Theoretical analysis of tuning property of the graphene integrated excessively tilted fiber grating for sensitivity enhancement

Abstract

The graphene integrated optical fiber devices show many excellent characteristics, especially their tunable optical properties. Here we investigate thoroughly the influence of the tuning property of the graphene on the resonance and sensing performance of the excessively tilted fiber grating (Ex-TFG) operating around the dispersion tuning point.

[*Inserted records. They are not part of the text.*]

What follows belongs to an exercise in optimizing a design on an open flow for small area; a production flow would make more cautious choices. The RTL was checked by simulation tests, not by an equivalence proof against the original design. No activity file was given, so power comes from the tool's default toggle rates.

==> module ddr3_front_end, before the edit <==
module ddr3_front_end #(
    parameter int DATA_W           = ddr3_fe_pkg::DATA_W_DEF,
    parameter int ADDR_W           = ddr3_fe_pkg::ADDR_W_DEF,
    parameter int MAX_READS        = ddr3_fe_pkg::MAX_READS_DEF,
    parameter int QUEUE_DEPTH      = ddr3_fe_pkg::QUEUE_DEPTH_DEF,
    parameter int QUEUE_FULL_LEVEL = ddr3_fe_pkg::QUEUE_FULL_LEVEL_DEF
) (
    input  logic                  afi_clk,
    input  logic                  core_rstb,
    input  logic [2:0]            mode,    
    input  logic                  host_rd_req,
    input  logic [ADDR_W-1:0]     host_rd_addr,
    output logic                  host_rd_ready,
    output logic [DATA_W-1:0]     host_rdata,
    output logic                  host_rdata_valid,
    input  logic                  flt_wvalid,
    input  logic                  flt_rvalid,
    input  logic [ADDR_W-1:0]     flt_addr,
    input  logic [DATA_W-1:0]     flt_wdata,
    output logic                  flt_ready,
    output logic [DATA_W-1:0]     flt_rdata,
    output logic                  flt_rdata_valid,
    output logic                  init_done,
    output logic                  avl_burstbegin,
    output logic [ADDR_W-1:0]     avl_addr,
    output logic [DATA_W-1:0]     avl_wdata,
    output logic                  avl_read_req,
    output logic                  avl_write_req,
    input  logic                  avl_ready,
    input  logic                  avl_rdata_valid,
    input  logic [DATA_W-1:0]     avl_rdata
);
    localparam int ENTRY_W = 1 + ADDR_W + DATA_W;  
    localparam int N       = QUEUE_FULL_LEVEL;     
    localparam int FILL_W  = $clog2(N + 1);
    localparam int CNT_W   = $clog2(MAX_READS + 1);
    logic       active;    
    logic       draining;  
    logic [2:0] mode_q;    
    logic       st_init, st_host, st_filter;
    logic       serving_host;
    logic       reads_idle, read_allowed;
    assign serving_host = (mode_q == ddr3_fe_pkg::DDR3_READ);
    assign st_init      = active & (mode_q == ddr3_fe_pkg::DDR3_INIT);
    assign st_host      = active & serving_host;
    assign st_filter    = active & ((mode_q == ddr3_fe_pkg::PROGRAM) |
                                    (mode_q == ddr3_fe_pkg::SOLID_ISLANDS) |
                                    (mode_q == ddr3_fe_pkg::CORRECTION));
    always_ff @(posedge afi_clk or negedge core_rstb) begin
        if (!core_rstb) begin
            active   <= 1'b0;
            draining <= 1'b0;
            mode_q   <= ddr3_fe_pkg::PROGRAM;
        end else if (draining) begin
            if (reads_idle) begin
                draining <= 1'b0;
                active   <= 1'b1;
                mode_q   <= mode;
            end
        end else if (!active || mode != mode_q) begin
            draining <= 1'b1;
            active   <= 1'b0;
        end
    end
    logic [ADDR_W-1:0] sweep_addr;
    logic              sweep_write;
    assign sweep_write = st_init & ~init_done;
    always_ff @(posedge afi_clk or negedge core_rstb) begin
        if (!core_rstb) begin
            init_done <= 1'b0;
        end else if (!st_init) begin
            init_done <= 1'b0;  
        end else if (sweep_write & avl_ready & (sweep_addr == '1)) begin
            init_done <= 1'b1;  
        end
    end
    always_ff @(posedge afi_clk) begin
        if (!st_init) begin
            sweep_addr <= '0;
        end else if (sweep_write & avl_ready) begin
            sweep_addr <= sweep_addr + 1'b1;
        end
    end
    logic [FILL_W-1:0]  fill;
    logic               push, req_take;
    logic [N-1:0]       sel;
    logic [ENTRY_W-1:0] head;
    logic               head_write;
    logic [ADDR_W-1:0]  head_addr;
    logic [DATA_W-1:0]  head_wdata;
    assign flt_ready = (fill < FILL_W'(N));
    assign push      = (flt_wvalid | flt_rvalid) & flt_ready;  
    always_comb begin
        for (int i = 0; i < N; i++) begin
            sel[i] = st_filter & (fill == FILL_W'(i + 1));
        end
    end
    cmd_queue #(.ENTRY_W(ENTRY_W), .DEPTH(N)) u_queue (
        .afi_clk (afi_clk),
        .push    (push),
        .wentry  ({flt_wvalid, flt_addr, flt_wdata}),  
        .sel     (sel),
        .head    (head)
    );
    assign {head_write, head_addr, head_wdata} = head;
    always_ff @(posedge afi_clk or negedge core_rstb) begin
        if (!core_rstb) begin
            fill <= '0;
        end else begin
            fill <= fill + {{(FILL_W-1){req_take & ~push}}, push ^ req_take};
        end
    end
    assign avl_write_req  = sweep_write | head_write;
    assign avl_read_req   = ((st_host & host_rd_req) | (st_filter & (fill != '0) & ~head_write)) &
                            read_allowed;
    assign avl_addr       = ({ADDR_W{st_init}} & sweep_addr) |
                            ({ADDR_W{st_host}} & host_rd_addr) | head_addr;
    assign avl_wdata      = head_wdata;  
    assign avl_burstbegin = (avl_read_req | avl_write_req) & avl_ready;
    assign req_take       = st_filter & avl_burstbegin;
    assign host_rd_ready  = st_host & read_allowed & avl_ready;
    logic [CNT_W-1:0]  in_flight;  
    logic [DATA_W-1:0] rdata_q;    
    logic              read_accepted;
    assign read_accepted = avl_read_req & avl_ready;
    always_ff @(posedge afi_clk or negedge core_rstb) begin
        if (!core_rstb) begin
            in_flight <= '0;
        end else begin
            in_flight <= in_flight + {{(CNT_W-1){avl_rdata_valid & ~read_accepted}},
                                      read_accepted ^ avl_rdata_valid};
        end
    end
    assign read_allowed = (in_flight < CNT_W'(MAX_READS));
    assign reads_idle   = (in_flight == '0);
    always_ff @(posedge afi_clk or negedge core_rstb) begin
        if (!core_rstb) begin
            host_rdata_valid <= 1'b0;
            flt_rdata_valid  <= 1'b0;
        end else begin
            host_rdata_valid <= avl_rdata_valid & serving_host;
            flt_rdata_valid  <= avl_rdata_valid & ~serving_host;
        end
    end
    always_ff @(posedge afi_clk) begin
        rdata_q <= avl_rdata;
    end
    assign host_rdata = rdata_q;
    assign flt_rdata  = rdata_q;
endmodule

An improved piecewise discretization method for the finite-difference mode solver combined with coupling mode theory is presented to explore the general variation rule of mode characteristics and polarization-dependent resonances corresponding to polarized TE/TM0,m and HE/EHv,m modes of the graphene integrated Ex-TFG. The results reveal that both p-polarized and s-polarized modes and their resonances are greatly influenced by the tunable graphene. On this basis, the sensitivity enhancement of the graphene coated Ex-TFG is explored in detail. It is shown that the sensing performance of both polarized cases can be greatly improved by tuning the chemical potential. In particular, the graphene induces a greater influence on both resonance wavelength and resonance strength of the s-polarized mode, but the p-polarized one has a higher sensitivity. We believe that these unique tuning properties make the graphene integrated Ex-TFG devices ideal for the telecommunication and sensing applications, such as tunable fiber modulators and biochemical sensors.